WHAT TO DO: In the data below, find each line containing the string "Function" and return it.

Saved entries
$ cat src/rtl/multicycle_controller.sv
// Main control FSM for the multicycle MIPS datapath with memory-ready stretching
// and illegal-opcode detection.
module multicycle_controller
  import multicycle_pkg::*;
#(
  parameter bit USE_MEM_READY = 1'b1,
  parameter bit EXT_OPS       = 1'b1
) (
  input  logic       CLK,
  input  logic       RSTn,
  input  logic [5:0] OpCode,
  input  logic [5:0] Function,
  input  logic       MemReady,
  output logic       MemToReg,
  output logic       RegDes,
  output logic       IorD,
  output logic       ALUSrcA,
  output logic       IRWrite,
  output logic       MemWrite,
  output logic       PcWrite,
  output logic       Branch,
  output logic       RegWrite,
  output logic [1:0] PcSrc,
  output logic [1:0] ALUSrcB,
  output logic [2:0] ALUControl,
  output logic       Illegal,
  output logic [3:0] State
);

  state_e     state_q, state_d;
  logic       mem_rdy;
  aluop_e     alu_op;
  logic       alu_en;
  logic [2:0] alu_ctrl;

  assign mem_rdy = USE_MEM_READY ? MemReady : 1'b1;
  assign State   = state_q;

  alu_decoder u_alu_decoder (
    .alu_op_i   (alu_op),
    .funct_i    (Function),
    .alu_ctrl_o (alu_ctrl)
  );

  // ALUControl is only driven in states that use the ALU; elsewhere it reads 0.
  assign ALUControl = alu_en ? alu_ctrl : '0;

  // State register with asynchronous active-low clear.
  always_ff @(posedge CLK or negedge RSTn) begin
    if (!RSTn) state_q <= S_FETCH;
    else       state_q <= state_d;
  end

  // Next-state logic: memory states stall on mem_rdy, DECODE dispatches on OpCode.
  always_comb begin
    state_d = S_FETCH;
    case (state_q)
      S_FETCH:  state_d = mem_rdy ? S_DECODE : S_FETCH;
      S_DECODE: begin
        case (OpCode)
          OP_LW, OP_SW: state_d = S_MEMADR;
          OP_RTYPE:     state_d = S_EXECUTE;
          OP_BEQ:       state_d = S_BRANCH;
          OP_ADDI:      state_d = EXT_OPS ? S_ADDIEXEC : S_FETCH;
          OP_J:         state_d = EXT_OPS ? S_JUMP : S_FETCH;
          default:      state_d = S_FETCH;
        endcase
      end
      S_MEMADR: begin
        if (OpCode == OP_LW)      state_d = S_MEMREAD;
        else if (OpCode == OP_SW) state_d = S_MEMWRITE;
        else                      state_d = S_FETCH;
      end
      S_MEMREAD:  state_d = mem_rdy ? S_MEMWB : S_MEMREAD;
      S_MEMWB:    state_d = S_FETCH;
      S_MEMWRITE: state_d = mem_rdy ? S_FETCH : S_MEMWRITE;
      S_EXECUTE:  state_d = S_ALUWB;
      S_ALUWB:    state_d = S_FETCH;
      S_BRANCH:   state_d = S_FETCH;
      S_ADDIEXEC: state_d = S_ADDIWB;
      S_ADDIWB:   state_d = S_FETCH;
      S_JUMP:     state_d = S_FETCH;
      default:    state_d = S_FETCH;
    endcase
  end

  // Moore strobes per state; everything is held at 0 while RSTn is low, so the
  // FETCH strobes cannot glitch high during reset even with MemReady asserted.
  always_comb begin
    MemToReg = 1'b0;
    RegDes   = 1'b0;
    IorD     = 1'b0;
    ALUSrcA  = 1'b0;
    IRWrite  = 1'b0;
    MemWrite = 1'b0;
    PcWrite  = 1'b0;
    Branch   = 1'b0;
    RegWrite = 1'b0;
    PcSrc    = '0;
    ALUSrcB  = '0;
    Illegal  = 1'b0;
    alu_op   = ALUOP_ADD;
    alu_en   = 1'b0;
    if (RSTn) begin
      case (state_q)
        S_FETCH: begin
          ALUSrcB = 2'b01;
          alu_en  = 1'b1;
          IRWrite = mem_rdy;
          PcWrite = mem_rdy;
        end
        S_DECODE: begin
          ALUSrcB = 2'b11;
          alu_en  = 1'b1;
          Illegal = !is_legal_op(OpCode, EXT_OPS);
        end
        S_MEMADR: begin
          ALUSrcA = 1'b1;
          ALUSrcB = 2'b10;
          alu_en  = 1'b1;
        end
        S_MEMREAD: IorD = 1'b1;
        S_MEMWB: begin
          MemToReg = 1'b1;
          RegWrite = 1'b1;
        end
        S_MEMWRITE: begin
          IorD     = 1'b1;
          MemWrite = 1'b1;
        end
        S_EXECUTE: begin
          ALUSrcA = 1'b1;
          alu_op  = ALUOP_FUNCT;
          alu_en  = 1'b1;
        end
        S_ALUWB: begin
          RegDes   = 1'b1;
          RegWrite = 1'b1;
        end
        S_BRANCH: begin
          ALUSrcA = 1'b1;
          alu_op  = ALUOP_SUB;
          alu_en  = 1'b1;
          PcSrc   = 2'b01;
          Branch  = 1'b1;
        end
        S_ADDIEXEC: begin
          ALUSrcA = 1'b1;
          ALUSrcB = 2'b10;
          alu_en  = 1'b1;
        end
        S_ADDIWB: RegWrite = 1'b1;
        S_JUMP: begin
          PcSrc   = 2'b10;
          PcWrite = 1'b1;
        end
        default: ;
      endcase
    end
  end

endmodule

EXERCISE OUTPUT:
  input  logic [5:0] Function,
    .funct_i    (Function),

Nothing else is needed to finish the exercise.